━━ SOURCE MATERIAL ━━

File: config.mk
export PLATFORM = sky130hd
export DESIGN_NAME = smi_event_router
export DESIGN_NICKNAME = d
export VERILOG_FILES = /design/src/shared/smi_router_pkg.sv /design/src/rtl/sync_bits.sv /design/src/rtl/smi_event_router.sv
export SDC_FILE = /design/constraint.sdc
export NUM_CORES = 1
export LEC_CHECK = 0
export ABC_AREA = 1
export BUFFER_PORTS_ARGS = -buffer_cell sky130_fd_sc_hd__buf_2
export CAP_MARGIN = 30
export CORE_UTILIZATION = 43
export DETAILED_ROUTE_END_ITERATION = 12
export PLACE_DENSITY = 0.73
export SYNTH_ARGS = -nofsm -noshare
export SYNTH_HDL_FRONTEND = slang
export SYNTH_SLANG_ARGS = --single-unit
export TNS_END_PERCENT = 10
File: constraint.sdc
create_clock -name clock -period 2.2 [get_ports clock]
set_input_delay 0.33 -clock clock [delete_from_list [all_inputs] [get_ports clock]]
set_output_delay 0.33 -clock clock [all_outputs]
set_load 0.1 [all_outputs]
File: src/shared/smi_router_pkg.sv
// Purpose: Shared constants and types for the management-interrupt router.
// Assumes: 32-bit AHB-Lite register access, one register to an aligned word.
// Notes:   Register offsets are indexes; the byte address is four times the index.
package smi_router_pkg;

  // Register indexes; byte address is index times four.
  localparam logic [7:0] IDX_ENABLE_A   = 8'hB4;  // Source enables, first group.
  localparam logic [7:0] IDX_ENABLE_B   = 8'hB5;  // Source enables, second group.
  localparam logic [7:0] IDX_STATUS_A   = 8'hB6;  // Source status, first group.
  localparam logic [7:0] IDX_STATUS_B   = 8'hB7;  // Source status, second group.
  localparam logic [7:0] IDX_STANDBY    = 8'hB8;  // Reserved word, reads zero.
  localparam logic [7:0] IDX_KBD_OPTION = 8'hF0;  // Keyboard gate options.
  localparam logic [7:0] IDX_KBD_RSV_LO = 8'hF1;  // First reserved keyboard index.
  localparam logic [7:0] IDX_KBD_RSV_HI = 8'hFF;  // Last reserved keyboard index.

  // Address decode geometry.
  localparam int ADDR_INDEX_LSB = 2;   // Word alignment of every register.
  localparam int ADDR_INDEX_MSB = 9;   // Top bit of the eight-bit index.

  // Values after reset.
  localparam logic [7:0] RESET_ENABLE_A   = 8'h00;  // All first-group sources off.
  localparam logic [7:0] RESET_ENABLE_B   = 8'h00;  // All second-group sources off.
  localparam logic [7:0] RESET_STATUS     = 8'h00;  // No requests seen.
  localparam logic [7:0] RESET_KBD_OPTION = 8'h00;  // Active-low line, fast gate off.

  // Writable bits; all other bits are reserved.
  localparam logic [7:0] MASK_ENABLE_A   = 8'h9E;  // Bits 1,2,3,4,7.
  localparam logic [7:0] MASK_ENABLE_B   = 8'h57;  // Bits 0,1,2,4,6.
  localparam logic [7:0] MASK_KBD_OPTION = 8'h84;  // Bits 2 and 7.

  // First group bit positions.
  localparam int BIT_PARALLEL = 1;  // Parallel port request.
  localparam int BIT_SERIAL_B = 2;  // Second serial port request.
  localparam int BIT_SERIAL_A = 3;  // First serial port request.
  localparam int BIT_FLOPPY   = 4;  // Floppy controller request.
  localparam int BIT_WATCHDOG = 7;  // Watchdog request.

  // Second group bit positions.
  localparam int BIT_MOUSE      = 0;  // Mouse request.
  localparam int BIT_KEYBOARD   = 1;  // Keyboard request.
  localparam int BIT_INFRARED   = 2;  // Infrared receive transition.
  localparam int BIT_KBC_LINE   = 4;  // Keyboard controller port line one.
  localparam int BIT_SERIAL_IRQ = 6;  // Group request onto serial frame.

  // Keyboard option bit positions.
  localparam int BIT_FAST_GATE  = 2;  // Fast gate and reset port enable.
  localparam int BIT_LINE_POLAR = 7;  // Port line one polarity.

  // AHB-Lite encodings.
  localparam logic [1:0] HTRANS_NONSEQ = 2'h2;  // First beat of a transfer.
  localparam logic       HRESP_OKAY    = 1'h0;  // Only response this slave gives.
  localparam logic [31:0] READ_ZERO    = 32'h0000_0000;  // Unmapped read value.

  // Request lines from the peripheral units, all active high.
  typedef struct packed {
    logic parallel;  // Parallel port unit.
    logic serial_b;  // Second serial port.
    logic serial_a;  // First serial port.
    logic floppy;    // Floppy controller.
    logic watchdog;  // Watchdog timer.
    logic mouse;     // Auxiliary pointing device.
    logic keyboard;  // Keyboard.
  } irq_sources_t;

  localparam int SOURCE_COUNT = 7;  // Width of irq_sources_t.

  // Bus slave phase tracking.
  typedef enum logic [3:0] {
    PHASE_IDLE    = 4'h1,  // No data phase pending.
    PHASE_WRITE   = 4'h2,  // Write data phase, zero wait.
    PHASE_RD_WAIT = 4'h4,  // Read data being fetched, one wait.
    PHASE_RD_OUT  = 4'h8   // Read data on the bus.
  } bus_phase_t;

endpackage : smi_router_pkg

File: src/rtl/sync_bits.sv
// Purpose: Two-flop synchroniser for a group of independent level signals.
// Assumes: Each bit changes slowly against the clock and is read as a level.
// Notes:   The first stage feeds only the second stage.
`timescale 1ns/1ps
module sync_bits #(
  parameter int WIDTH = 1
) (
  input  wire logic             clock,
  input  wire logic             rst_n,
  input  wire logic [WIDTH-1:0] async_in,
  output logic      [WIDTH-1:0] sync_out
);

  // One pair of flops per bit so each bit stands alone.
  genvar g;
  generate
    for (g = 0; g < WIDTH; g++) begin : g_bit
      logic stage_one;  // Metastable catch stage, read only by stage two.

      // Both stages clear to zero on reset.
      always_ff @(posedge clock or negedge rst_n) begin
        if (!rst_n) begin
          stage_one   <= 1'b0;
          sync_out[g] <= 1'b0;
        end else begin
          stage_one   <= async_in[g];
          sync_out[g] <= stage_one;
        end
      end
    end
  endgenerate

endmodule : sync_bits

File: src/rtl/smi_event_router.sv
// Purpose: Combine peripheral requests into one group management interrupt.
// Assumes: AHB-Lite single word transfers; peripheral lines are asynchronous.
// Notes:   Reads take one wait state; writes take none.
//
// Overview of operation
// Option bit 7 sets port line polarity.
// Option bit 2 enables fast gate port.
// Keyboard indexes F1 to FF read zero.
// First enable register gates first sources.
// Second enable gates mouse, keyboard, infrared, pin.
// Second enable bit 4 routes port line.
// Second enable bit 6 feeds serial stream.
// First status mirrors first group requests.
// First status ignores writes, follows sources.
// Mouse and keyboard status follow sources.
// Status bit 4 follows port line one.
// Infrared transition sets status bit 2.
// Reading second status clears infrared bit.
// Location select picks infrared receive pin.
// Group interrupt: status and enable, active low.
// Reserved bits read zero, ignore writes.
//
// Added by the designer: the AHB-Lite interface to the registers.
`timescale 1ns/1ps
module smi_event_router (
  input  wire logic                        clock,
  input  wire logic                        reset_n,
  // AHB-Lite slave.
  input  wire logic                        hsel,
  input  wire logic [31:0]                 haddr,
  input  wire logic [1:0]                  htrans,
  input  wire logic                        hwrite,
  input  wire logic [2:0]                  hsize,
  input  wire logic [31:0]                 hwdata,
  input  wire logic                        hready,
  output logic                             hreadyout,
  output logic                             hresp,
  output logic      [31:0]                 hrdata,
  // Peripheral requests and pins.
  input  wire smi_router_pkg::irq_sources_t irq_sources,
  input  wire logic                        kbc_port_line_one,
  input  wire logic                        serial_b_receive_pin,
  input  wire logic                        alt_infrared_receive_pin,
  input  wire logic                        infrared_location_select,
  // Outputs.
  output logic                             group_mgmt_irq_n,
  output logic                             group_mgmt_irq_oe,
  output logic                             group_irq_serial_request,
  output logic                             kbc_port_line_one_out,
  output logic                             fast_gate_enable
);
  import smi_router_pkg::*;

  // Reset release chain; its output is the reset the design uses.
  logic       reset_stage;  // First release flop.
  logic       rst_n;        // Released reset.

  // Software-visible state.
  logic [7:0] smi_source_enable_a;    // First group enables.
  logic [7:0] smi_source_enable_b;    // Second group enables and routing.
  logic [7:0] smi_source_status_a;    // First group status mirror.
  logic [7:0] smi_source_status_b;    // Second group status.
  logic [7:0] keyboard_gate_options;  // Keyboard port options.

  // Synchronised inputs.
  irq_sources_t src_sync;      // Requests after two flops.
  logic         line_sync;     // Port line one after two flops.
  logic         rx_b_sync;     // Second serial receive after two flops.
  logic         rx_alt_sync;   // Alternate infrared receive after two flops.
  logic         loc_sync;      // Location select after two flops.

  // Infrared edge detection.
  logic         ir_rx;         // Selected receive level.
  logic         ir_prev;       // Previous selected level.
  logic         ir_primed;     // Previous level is valid.
  logic         ir_edge;       // Transition seen this cycle.

  // Bus slave state.
  bus_phase_t   phase;         // Current data phase kind.
  bus_phase_t   next_phase;    // Data phase kind after this edge.
  logic [7:0]   dp_index;      // Register index held for the data phase.
  logic         dp_mapped;     // Held address is inside the register window.
  logic         accept;        // Address phase taken at this edge.
  logic         read_clear;    // Read of second status is in its wait cycle now.
  logic         group_active;  // Any enabled status bit is set.

  // True when the address selects a given index and no higher bits are set.
  function automatic logic index_hit(input logic [7:0] index, input logic mapped,
                                     input logic [7:0] target);
    index_hit = mapped && (index == target);
  endfunction : index_hit

  // Release reset through two flops so every flop leaves reset together.
  always_ff @(posedge clock or negedge reset_n) begin
    if (!reset_n) begin
      reset_stage <= 1'b0;
      rst_n       <= 1'b0;
    end else begin
      reset_stage <= 1'b1;
      rst_n       <= reset_stage;
    end
  end

  // Peripheral requests come from other clock regions, so they are synchronised.
  sync_bits #(
    .WIDTH    (SOURCE_COUNT + 4)
  ) u_sync (
    .clock    (clock),
    .rst_n    (rst_n),
    .async_in ({irq_sources, kbc_port_line_one, serial_b_receive_pin,
                alt_infrared_receive_pin, infrared_location_select}),
    .sync_out ({src_sync, line_sync, rx_b_sync, rx_alt_sync, loc_sync})
  );

  // Pick the infrared receive source after the location mux.
  assign ir_rx = loc_sync ? rx_alt_sync : rx_b_sync;

  // Edges count only once a previous level has been captured; a line that idles high
  // still shows one transition after reset, as the synchroniser output starts at zero.
  assign ir_edge = ir_primed && (ir_rx != ir_prev);

  // Remember the previous receive level.
  always_ff @(posedge clock or negedge rst_n) begin
    if (!rst_n) begin
      ir_prev   <= 1'b0;
      ir_primed <= 1'b0;
    end else begin
      ir_prev   <= ir_rx;
      ir_primed <= 1'b1;
    end
  end

  // An address phase is taken when selected, active and the bus is ready.
  assign accept = hsel && hready && (htrans == HTRANS_NONSEQ);

  // The read that clears the infrared bit is the one that loads the data.
  assign read_clear = (phase == PHASE_RD_WAIT) && index_hit(dp_index, dp_mapped, IDX_STATUS_B);

  // Only the fetch cycle of a read holds the bus.
  assign hreadyout = (phase != PHASE_RD_WAIT);
  assign hresp     = HRESP_OKAY;

  // Choose the next data phase.
  always_comb begin
    next_phase = phase;
    case (phase)
      PHASE_RD_WAIT: begin
        // The fetch always completes in one cycle.
        next_phase = PHASE_RD_OUT;
      end
      PHASE_IDLE, PHASE_WRITE, PHASE_RD_OUT: begin
        // Bus is ready here, so a new address phase may start.
        if (accept) begin
          next_phase = hwrite ? PHASE_WRITE : PHASE_RD_WAIT;
        end else begin
          next_phase = PHASE_IDLE;
        end
      end
      default: begin
        // Recover from an illegal code.
        next_phase = PHASE_IDLE;
      end
    endcase
  end

  // Data phase tracking.
  always_ff @(posedge clock or negedge rst_n) begin
    if (!rst_n) begin
      phase <= PHASE_IDLE;
    end else begin
      phase <= next_phase;
    end
  end

  // Hold the address for the data phase; any high address bit means unmapped.
  always_ff @(posedge clock or negedge rst_n) begin
    if (!rst_n) begin
      dp_index  <= 8'h00;
      dp_mapped <= 1'b0;
    end else if (accept && hreadyout) begin
      dp_index  <= haddr[ADDR_INDEX_MSB:ADDR_INDEX_LSB];
      dp_mapped <= (haddr[31:ADDR_INDEX_MSB+1] == '0) && (haddr[ADDR_INDEX_LSB-1:0] == '0);
    end
  end

  // First enable register: only documented bits take writes.
  always_ff @(posedge clock or negedge rst_n) begin
    if (!rst_n) begin
      smi_source_enable_a <= RESET_ENABLE_A;
    end else if (phase == PHASE_WRITE && index_hit(dp_index, dp_mapped, IDX_ENABLE_A)) begin
      smi_source_enable_a <= hwdata[7:0] & MASK_ENABLE_A;
    end
  end

  // Second enable register: source gates plus routing controls.
  always_ff @(posedge clock or negedge rst_n) begin
    if (!rst_n) begin
      smi_source_enable_b <= RESET_ENABLE_B;
    end else if (phase == PHASE_WRITE && index_hit(dp_index, dp_mapped, IDX_ENABLE_B)) begin
      smi_source_enable_b <= hwdata[7:0] & MASK_ENABLE_B;
    end
  end

  // Keyboard option register: polarity and fast gate enable.
  always_ff @(posedge clock or negedge rst_n) begin
    if (!rst_n) begin
      keyboard_gate_options <= RESET_KBD_OPTION;
    end else if (phase == PHASE_WRITE && index_hit(dp_index, dp_mapped, IDX_KBD_OPTION)) begin
      keyboard_gate_options <= hwdata[7:0] & MASK_KBD_OPTION;
    end
  end

  // First status mirrors its sources; host writes have no path into it.
  always_ff @(posedge clock or negedge rst_n) begin
    if (!rst_n) begin
      smi_source_status_a <= RESET_STATUS;
    end else begin
      smi_source_status_a               <= RESET_STATUS;
      smi_source_status_a[BIT_PARALLEL] <= src_sync.parallel;
      smi_source_status_a[BIT_SERIAL_B] <= src_sync.serial_b;
      smi_source_status_a[BIT_SERIAL_A] <= src_sync.serial_a;
      smi_source_status_a[BIT_FLOPPY]   <= src_sync.floppy;
      smi_source_status_a[BIT_WATCHDOG] <= src_sync.watchdog;
    end
  end

  // Second status: level bits follow sources, the infrared bit is sticky.
  // A transition in the same cycle as the clearing read wins, so no edge is lost.
  always_ff @(posedge clock or negedge rst_n) begin
    if (!rst_n) begin
      smi_source_status_b <= RESET_STATUS;
    end else begin
      smi_source_status_b               <= RESET_STATUS;
      smi_source_status_b[BIT_MOUSE]    <= src_sync.mouse;
      smi_source_status_b[BIT_KEYBOARD] <= src_sync.keyboard;
      smi_source_status_b[BIT_KBC_LINE] <= line_sync;
      if (ir_edge) begin
        smi_source_status_b[BIT_INFRARED] <= 1'b1;
      end else if (read_clear) begin
        smi_source_status_b[BIT_INFRARED] <= 1'b0;
      end else begin
        smi_source_status_b[BIT_INFRARED] <= smi_source_status_b[BIT_INFRARED];
      end
    end
  end

  // Read data is loaded in the wait cycle so it comes from a flop.
  always_ff @(posedge clock or negedge rst_n) begin
    if (!rst_n) begin
      hrdata <= READ_ZERO;
    end else if (phase == PHASE_RD_WAIT) begin
      hrdata <= READ_ZERO;
      if (index_hit(dp_index, dp_mapped, IDX_ENABLE_A)) begin
        hrdata[7:0] <= smi_source_enable_a;
      end else if (index_hit(dp_index, dp_mapped, IDX_ENABLE_B)) begin
        hrdata[7:0] <= smi_source_enable_b;
      end else if (index_hit(dp_index, dp_mapped, IDX_STATUS_A)) begin
        hrdata[7:0] <= smi_source_status_a;
      end else if (index_hit(dp_index, dp_mapped, IDX_STATUS_B)) begin
        hrdata[7:0] <= smi_source_status_b;
      end else if (index_hit(dp_index, dp_mapped, IDX_KBD_OPTION)) begin
        hrdata[7:0] <= keyboard_gate_options;
      end else begin
        // Reserved keyboard indexes, the standby word and unmapped space read zero.
        hrdata <= READ_ZERO;
      end
    end
  end

  // Any status bit paired with its enable raises the group request.
  assign group_active = |(smi_source_status_a & smi_source_enable_a)
                      | |(smi_source_status_b & smi_source_enable_b);

  // Group outputs are registered so the pin never glitches.
  always_ff @(posedge clock or negedge rst_n) begin
    if (!rst_n) begin
      group_mgmt_irq_n         <= 1'b1;
      group_mgmt_irq_oe        <= 1'b0;
      group_irq_serial_request <= 1'b0;
    end else begin
      group_mgmt_irq_n         <= ~group_active;
      // The pin is driven only while some source is routed onto the group.
      group_mgmt_irq_oe        <= |smi_source_enable_a | |smi_source_enable_b[BIT_KBC_LINE:0];
      group_irq_serial_request <= group_active & smi_source_enable_b[BIT_SERIAL_IRQ];
    end
  end

  // Keyboard port outputs: polarity applied to the line, fast gate from its bit.
  always_ff @(posedge clock or negedge rst_n) begin
    if (!rst_n) begin
      kbc_port_line_one_out <= 1'b1;
      fast_gate_enable      <= 1'b0;
    end else begin
      // Cleared bit means the line idles high and asserts low.
      kbc_port_line_one_out <= keyboard_gate_options[BIT_LINE_POLAR] ? line_sync : ~line_sync;
      fast_gate_enable      <= keyboard_gate_options[BIT_FAST_GATE];
    end
  end

endmodule : smi_event_router

==> impl_metrics.toml, run 1 <==
[status]
status = "finished, violations left"
failed_checks = "DRC"

[global_routing]
antenna_found_initial = 0
use_met2_pct = 29.7
grtUsageTotal_pct = 18.3
grt_pass1_wl_um = 10100
grt.overflow.total = 0
grt_pass1_vias = 2187
use_met1_pct = 23.1
grtUsageMet3_pct = 7.03
busiest_layer = "met2"
grt_max_degree = 45

[cts]
postCtsSetupBuffers = 0
cts_buffers = 9
cts_resized = 0
cts_tree = "built"
worstSkewPairLatency_ps = 350
clk_path_buf_depth = 2
hold_buffers = 1
clk_pin_slew_worst_paths_ps = 80
cts_max_level = 3
cts_sinks = 72
cts_root_buf = "clkbuf_8"

[timing]
fmax_ghz = 0.516
skew_ps = 6.86
worst_slack_ps = 261
rsz0062_at_grt = "false"
finalHoldViolCount = 0
finalMaxSlewViolations = 0
relSlewSlack_pct = 48.0
finalCritPeriodShare_pct = 88.1
hold_ws_ps = 80.6
worst_pin_slew_ps = 780
setup_viol = 0
period_minus_slack_ps = 1940
setup_tns_ps = 0

[floorplanning]
die_y_um = 85.6
start_util_pct = 44.4
fp.dieArea_um2 = 7320
ios = 124
die_w_um = 85.6
coreArea_um2 = 6760
rows = 30

[drt]
wirelength_um = 5890
routedWlPerCell_um = 12.6
antenna_left = 0
first_iter_violations = 147
num_vias = 2223
avgViaCountPerCell = 4.75
dr.pass1.iters = 8
drc = 1

[synthesis]
yosysMostFrequentCell = "dfrtp_1"
synthesis.instances = 301
synthDominantCellAreaShare_pct = 57.5
synth_edf_count = 0
avgSynthCellArea_um2 = 9.97
synth_seq_area_share_pct = 60.2
mappedNetlistArea_um2 = 3000
ys_top_cells_by_count = "69 x dfrtp_1, 48 x nand2_1, 39 x nor2_1"
synth.distinct_cells = 32
synth_ff_type = "dfrtp_1"
yosys_warnings = 0
yosys.area.top_type = "dfrtp_1"
synth_area_leaders = "dfrtp_1 58%, buf_4 6.8%, nand2_1 6.0%"
synthArstFlopShare_pct = 100
synth-seq-cells = 72

[finish]
final_core_util_pct = 52.8
final.fill_count = 640
fin_nets = 468
multi_input_area_um2 = 972
drive_gt1_share_pct = 28.6
antenna_cells = 0
layout.area.seq_um2 = 1810
synthToLayoutAreaGrowth_pct = 18.9

[placement]
dp_hpwl_um = 4400
pre_cts_ws_ps = 426
place_congestion = 0.878
port_buffers = 69

[worst_hold_path]
min-delay-start = "kbc_port_line_one"
hold_end = "u_sync.g_bit[3].stage_one$_DFF_PN0_"
hold_class = "input pin to flop"
hold_path_depth = 1

[worst_setup_path]
r2r_cells = 4
cp-end-kind = "output port"
rrSetupSlack_ps = 450
critPathKind = "flop to output port"
r2r_start = "phase[1]$_DFF_PN0_"
path_max_fanout = 10
regToRegEndpoint = "dp_index[7]$_DFFE_PN0P_"
critical_path_required_ps = 1870
cp.arrival_ps = 1610
start_kind = "flop"

[power]
powerDensity_nw_per_um2 = 801
ir_worst_vdd_mv = 0.581
p_leak_nw = 1.80

[run]
maxCapViolCount = 0
metal layers:
| layer | wire, um | part of all wire [%] | up-vias |
|---|---|---|---|
| li1 | - | - | 1096 |
| met1 | 2610 | 44 | 1060 |
| met2 | 2920 | 50 | 60 |
| met3 | 302 | 5.1 | 7 |
| met4 | 55 | 0.93 | 0 |
| met5 | 0 | 0 | - |
registers in the layout, indices dropped and copies added (netlist names), 2 cells and up:
register	cells
smi_source_enable_a	5
smi_source_status_b	4
smi_source_enable_b	5
smi_source_status_a	5
phase	4
dp_index	8
hrdata	7
u_sync.g_bit.stage_one	11
u_sync.sync_out	11
keyboard_gate_options	2
cell type report:
cell class | count | area share [%]
clock buffers | 9 | 3.47
clock inverters | 7 | 1.79
multi-input cells | 199 | 27.2
inverters | 26 | 2.73
repair buffers | 75 | 11.4
flip-flops and latches | 72 | 50.6
well taps | 80 | 2.80
critical path: stages, from the launching register on:
cell	delay [ps]
dfstp_2	550
nor2_1	60
nand3_2	180
buf_2	470
worst max-delay path by stage:
stage	slack, ps	start	endpoint	cells past startpoint
floorplan	50	rst_n$_DFF_PN0_	dp_index[0]$_DFFE_PN0P_	0
global placement	460	dp_index[0]$_DFFE_PN0P_	smi_source_enable_a[3]$_DFFE_PN0P_	7
detailed placement	430	phase[1]$_DFF_PN0_	dp_index[4]$_DFFE_PN0P_	4
CTS	230	phase[0]$_DFF_PN1_	hreadyout	3
global route	160	phase[0]$_DFF_PN1_	hreadyout	3
finish	260	phase[0]$_DFF_PN1_	hreadyout	3
cells in the final DEF, fill, tap and decap left out, types with 4 or more instances in the layout:
cell type,count
buf_2,69
dfrtp_1,68
nand2_1,48
nor2_1,39
conb_1,28
inv_1,25
nand4_1,18
nand3_1,12
a21oi_1,11
clkbuf_8,9
nor3_1,8
o21ai_0,6
o21ai_2,4
buf_4,4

━━━

## EXERCISE:
Copy out, from the listing above, every line that contains the string "controller".

## ANSWER SECTION:
  localparam int BIT_FLOPPY   = 4;  // Floppy controller request.
  localparam int BIT_KBC_LINE   = 4;  // Keyboard controller port line one.
    logic floppy;    // Floppy controller.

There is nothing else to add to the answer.